EXERCISE OBJECTIVE = Return every line from the one with "export IMPL_dp_cells=604" through the one with "export IMPL_slew_headroom_pct=33.6", inclusive, exactly as it appears below.

RECORD SET =
########

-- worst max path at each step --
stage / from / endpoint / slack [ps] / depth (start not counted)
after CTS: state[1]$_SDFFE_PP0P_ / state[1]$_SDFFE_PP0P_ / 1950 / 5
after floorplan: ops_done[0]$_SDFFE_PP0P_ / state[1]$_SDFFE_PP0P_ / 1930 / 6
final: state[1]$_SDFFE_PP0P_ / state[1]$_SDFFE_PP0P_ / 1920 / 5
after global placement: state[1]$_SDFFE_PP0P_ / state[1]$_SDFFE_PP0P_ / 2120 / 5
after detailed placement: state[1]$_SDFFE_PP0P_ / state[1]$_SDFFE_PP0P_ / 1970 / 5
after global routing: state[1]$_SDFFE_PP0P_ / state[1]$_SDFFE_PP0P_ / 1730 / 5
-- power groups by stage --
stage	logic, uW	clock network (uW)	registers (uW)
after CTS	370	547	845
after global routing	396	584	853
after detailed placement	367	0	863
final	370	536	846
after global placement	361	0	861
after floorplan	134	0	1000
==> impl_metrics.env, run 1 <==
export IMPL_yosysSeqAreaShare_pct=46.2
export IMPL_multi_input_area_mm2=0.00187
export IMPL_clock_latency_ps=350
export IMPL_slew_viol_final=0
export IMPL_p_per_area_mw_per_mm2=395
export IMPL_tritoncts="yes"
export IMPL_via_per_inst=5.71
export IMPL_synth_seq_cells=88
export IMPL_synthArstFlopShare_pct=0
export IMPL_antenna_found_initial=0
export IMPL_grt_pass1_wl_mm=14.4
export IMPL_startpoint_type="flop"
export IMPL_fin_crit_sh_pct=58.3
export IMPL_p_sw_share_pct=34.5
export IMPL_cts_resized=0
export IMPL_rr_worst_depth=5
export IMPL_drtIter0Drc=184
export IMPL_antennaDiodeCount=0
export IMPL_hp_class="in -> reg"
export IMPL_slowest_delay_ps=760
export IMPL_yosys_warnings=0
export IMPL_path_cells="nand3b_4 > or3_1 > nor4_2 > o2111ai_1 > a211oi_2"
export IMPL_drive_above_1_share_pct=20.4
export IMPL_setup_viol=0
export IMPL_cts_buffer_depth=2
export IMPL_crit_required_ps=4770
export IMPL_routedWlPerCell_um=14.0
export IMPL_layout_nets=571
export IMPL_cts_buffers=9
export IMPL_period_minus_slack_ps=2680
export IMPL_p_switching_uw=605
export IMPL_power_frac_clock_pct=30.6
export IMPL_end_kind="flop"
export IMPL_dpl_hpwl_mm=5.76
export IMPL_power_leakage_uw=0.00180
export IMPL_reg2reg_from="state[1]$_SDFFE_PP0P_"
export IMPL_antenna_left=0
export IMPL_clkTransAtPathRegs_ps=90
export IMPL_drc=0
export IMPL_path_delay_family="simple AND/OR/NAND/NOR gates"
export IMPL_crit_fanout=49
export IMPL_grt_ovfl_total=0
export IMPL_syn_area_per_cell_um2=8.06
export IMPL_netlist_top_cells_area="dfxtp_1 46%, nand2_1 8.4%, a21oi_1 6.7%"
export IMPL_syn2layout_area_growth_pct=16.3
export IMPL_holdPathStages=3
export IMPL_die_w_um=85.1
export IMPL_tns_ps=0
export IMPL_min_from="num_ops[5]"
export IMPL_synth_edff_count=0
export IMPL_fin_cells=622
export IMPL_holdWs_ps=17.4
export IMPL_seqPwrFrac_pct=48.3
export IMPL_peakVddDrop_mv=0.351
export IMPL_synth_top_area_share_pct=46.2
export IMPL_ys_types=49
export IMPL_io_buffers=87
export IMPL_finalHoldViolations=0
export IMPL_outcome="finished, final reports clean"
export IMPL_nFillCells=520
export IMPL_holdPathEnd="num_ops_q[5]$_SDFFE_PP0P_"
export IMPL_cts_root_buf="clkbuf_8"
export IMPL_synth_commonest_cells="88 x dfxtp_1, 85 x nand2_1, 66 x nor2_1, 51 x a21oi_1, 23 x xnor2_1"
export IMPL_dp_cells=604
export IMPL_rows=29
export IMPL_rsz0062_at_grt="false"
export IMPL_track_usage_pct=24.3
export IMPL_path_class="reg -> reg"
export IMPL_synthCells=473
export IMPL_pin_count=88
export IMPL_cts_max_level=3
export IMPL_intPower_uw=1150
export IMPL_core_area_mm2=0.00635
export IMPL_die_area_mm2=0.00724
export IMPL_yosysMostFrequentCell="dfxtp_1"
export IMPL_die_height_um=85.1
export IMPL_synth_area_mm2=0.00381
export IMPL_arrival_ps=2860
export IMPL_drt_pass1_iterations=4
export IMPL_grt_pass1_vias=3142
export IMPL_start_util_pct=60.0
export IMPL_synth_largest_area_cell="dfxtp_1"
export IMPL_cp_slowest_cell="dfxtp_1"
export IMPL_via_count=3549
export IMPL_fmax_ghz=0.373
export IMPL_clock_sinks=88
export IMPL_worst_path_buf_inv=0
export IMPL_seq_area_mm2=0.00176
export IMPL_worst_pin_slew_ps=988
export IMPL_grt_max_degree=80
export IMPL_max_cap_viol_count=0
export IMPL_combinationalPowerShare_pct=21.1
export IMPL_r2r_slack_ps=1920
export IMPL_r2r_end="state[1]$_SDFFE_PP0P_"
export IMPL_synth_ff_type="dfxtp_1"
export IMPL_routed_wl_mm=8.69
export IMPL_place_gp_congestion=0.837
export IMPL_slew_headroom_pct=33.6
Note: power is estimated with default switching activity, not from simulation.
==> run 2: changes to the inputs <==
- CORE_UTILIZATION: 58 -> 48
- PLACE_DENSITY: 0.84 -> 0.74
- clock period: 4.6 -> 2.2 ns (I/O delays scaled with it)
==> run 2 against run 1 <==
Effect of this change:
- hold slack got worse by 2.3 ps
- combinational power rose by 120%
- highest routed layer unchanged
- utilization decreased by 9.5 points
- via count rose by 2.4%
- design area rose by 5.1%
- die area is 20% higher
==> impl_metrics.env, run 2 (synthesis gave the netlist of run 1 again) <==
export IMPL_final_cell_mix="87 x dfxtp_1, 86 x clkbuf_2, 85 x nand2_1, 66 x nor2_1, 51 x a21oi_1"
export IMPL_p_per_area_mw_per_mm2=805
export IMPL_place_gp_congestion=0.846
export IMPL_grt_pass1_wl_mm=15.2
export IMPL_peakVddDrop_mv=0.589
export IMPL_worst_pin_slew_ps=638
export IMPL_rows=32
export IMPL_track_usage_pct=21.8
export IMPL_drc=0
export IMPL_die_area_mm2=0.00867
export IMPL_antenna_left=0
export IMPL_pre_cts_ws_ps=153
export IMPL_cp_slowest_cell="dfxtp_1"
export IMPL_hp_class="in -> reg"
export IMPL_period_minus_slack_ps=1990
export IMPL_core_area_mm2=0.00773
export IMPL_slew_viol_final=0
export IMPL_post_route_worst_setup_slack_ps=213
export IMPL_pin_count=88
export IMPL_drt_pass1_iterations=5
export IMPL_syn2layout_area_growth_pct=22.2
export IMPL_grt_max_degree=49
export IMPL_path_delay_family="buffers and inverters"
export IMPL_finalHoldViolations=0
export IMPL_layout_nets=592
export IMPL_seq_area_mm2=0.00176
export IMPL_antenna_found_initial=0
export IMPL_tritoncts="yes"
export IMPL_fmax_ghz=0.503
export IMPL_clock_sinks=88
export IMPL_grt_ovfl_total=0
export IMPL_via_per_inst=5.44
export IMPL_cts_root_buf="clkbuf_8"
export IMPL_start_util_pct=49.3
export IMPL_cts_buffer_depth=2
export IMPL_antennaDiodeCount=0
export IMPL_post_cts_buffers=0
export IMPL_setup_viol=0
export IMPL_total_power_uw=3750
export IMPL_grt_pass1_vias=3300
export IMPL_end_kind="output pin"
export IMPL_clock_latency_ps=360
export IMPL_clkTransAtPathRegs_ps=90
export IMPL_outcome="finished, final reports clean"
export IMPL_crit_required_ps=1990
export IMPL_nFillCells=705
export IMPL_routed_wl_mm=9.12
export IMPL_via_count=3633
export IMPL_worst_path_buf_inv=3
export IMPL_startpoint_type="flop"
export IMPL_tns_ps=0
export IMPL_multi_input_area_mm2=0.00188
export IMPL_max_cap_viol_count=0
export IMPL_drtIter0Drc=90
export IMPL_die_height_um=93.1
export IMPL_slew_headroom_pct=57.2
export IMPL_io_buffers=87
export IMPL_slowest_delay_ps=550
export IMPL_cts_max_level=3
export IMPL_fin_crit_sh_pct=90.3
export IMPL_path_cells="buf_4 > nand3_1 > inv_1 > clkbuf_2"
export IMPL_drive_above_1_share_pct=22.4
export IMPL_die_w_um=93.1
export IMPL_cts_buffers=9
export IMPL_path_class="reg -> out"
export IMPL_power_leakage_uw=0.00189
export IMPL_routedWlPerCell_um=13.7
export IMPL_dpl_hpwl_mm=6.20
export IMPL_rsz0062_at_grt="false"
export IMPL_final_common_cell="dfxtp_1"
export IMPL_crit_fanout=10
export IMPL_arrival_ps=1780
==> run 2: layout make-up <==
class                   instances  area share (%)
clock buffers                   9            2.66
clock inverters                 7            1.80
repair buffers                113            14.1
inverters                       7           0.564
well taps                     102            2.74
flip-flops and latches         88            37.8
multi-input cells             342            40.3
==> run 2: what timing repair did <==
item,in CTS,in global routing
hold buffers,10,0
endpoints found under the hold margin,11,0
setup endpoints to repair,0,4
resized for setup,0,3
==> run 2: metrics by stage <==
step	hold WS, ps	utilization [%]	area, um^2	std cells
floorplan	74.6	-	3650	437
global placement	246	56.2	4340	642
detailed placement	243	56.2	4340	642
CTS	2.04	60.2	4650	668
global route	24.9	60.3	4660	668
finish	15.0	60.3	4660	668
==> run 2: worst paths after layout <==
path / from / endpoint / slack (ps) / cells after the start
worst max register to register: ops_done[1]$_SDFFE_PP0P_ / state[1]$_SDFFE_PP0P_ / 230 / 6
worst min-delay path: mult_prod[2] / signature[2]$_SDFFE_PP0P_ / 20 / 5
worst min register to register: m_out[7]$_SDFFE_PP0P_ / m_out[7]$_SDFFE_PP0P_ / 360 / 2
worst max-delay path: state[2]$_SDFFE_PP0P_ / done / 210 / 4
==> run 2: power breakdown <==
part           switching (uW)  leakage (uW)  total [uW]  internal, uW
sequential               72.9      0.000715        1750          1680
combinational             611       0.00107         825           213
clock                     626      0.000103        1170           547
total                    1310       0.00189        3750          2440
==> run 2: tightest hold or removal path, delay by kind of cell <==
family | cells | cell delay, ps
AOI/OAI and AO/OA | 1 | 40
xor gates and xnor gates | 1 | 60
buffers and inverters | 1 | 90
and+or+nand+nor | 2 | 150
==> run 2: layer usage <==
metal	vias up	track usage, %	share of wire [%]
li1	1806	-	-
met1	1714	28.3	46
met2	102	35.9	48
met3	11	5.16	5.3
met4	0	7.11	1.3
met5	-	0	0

########

EXPECTED ANSWER =
export IMPL_dp_cells=604
export IMPL_rows=29
export IMPL_rsz0062_at_grt="false"
export IMPL_track_usage_pct=24.3
export IMPL_path_class="reg -> reg"
export IMPL_synthCells=473
export IMPL_pin_count=88
export IMPL_cts_max_level=3
export IMPL_intPower_uw=1150
export IMPL_core_area_mm2=0.00635
export IMPL_die_area_mm2=0.00724
export IMPL_yosysMostFrequentCell="dfxtp_1"
export IMPL_die_height_um=85.1
export IMPL_synth_area_mm2=0.00381
export IMPL_arrival_ps=2860
export IMPL_drt_pass1_iterations=4
export IMPL_grt_pass1_vias=3142
export IMPL_start_util_pct=60.0
export IMPL_synth_largest_area_cell="dfxtp_1"
export IMPL_cp_slowest_cell="dfxtp_1"
export IMPL_via_count=3549
export IMPL_fmax_ghz=0.373
export IMPL_clock_sinks=88
export IMPL_worst_path_buf_inv=0
export IMPL_seq_area_mm2=0.00176
export IMPL_worst_pin_slew_ps=988
export IMPL_grt_max_degree=80
export IMPL_max_cap_viol_count=0
export IMPL_combinationalPowerShare_pct=21.1
export IMPL_r2r_slack_ps=1920
export IMPL_r2r_end="state[1]$_SDFFE_PP0P_"
export IMPL_synth_ff_type="dfxtp_1"
export IMPL_routed_wl_mm=8.69
export IMPL_place_gp_congestion=0.837
export IMPL_slew_headroom_pct=33.6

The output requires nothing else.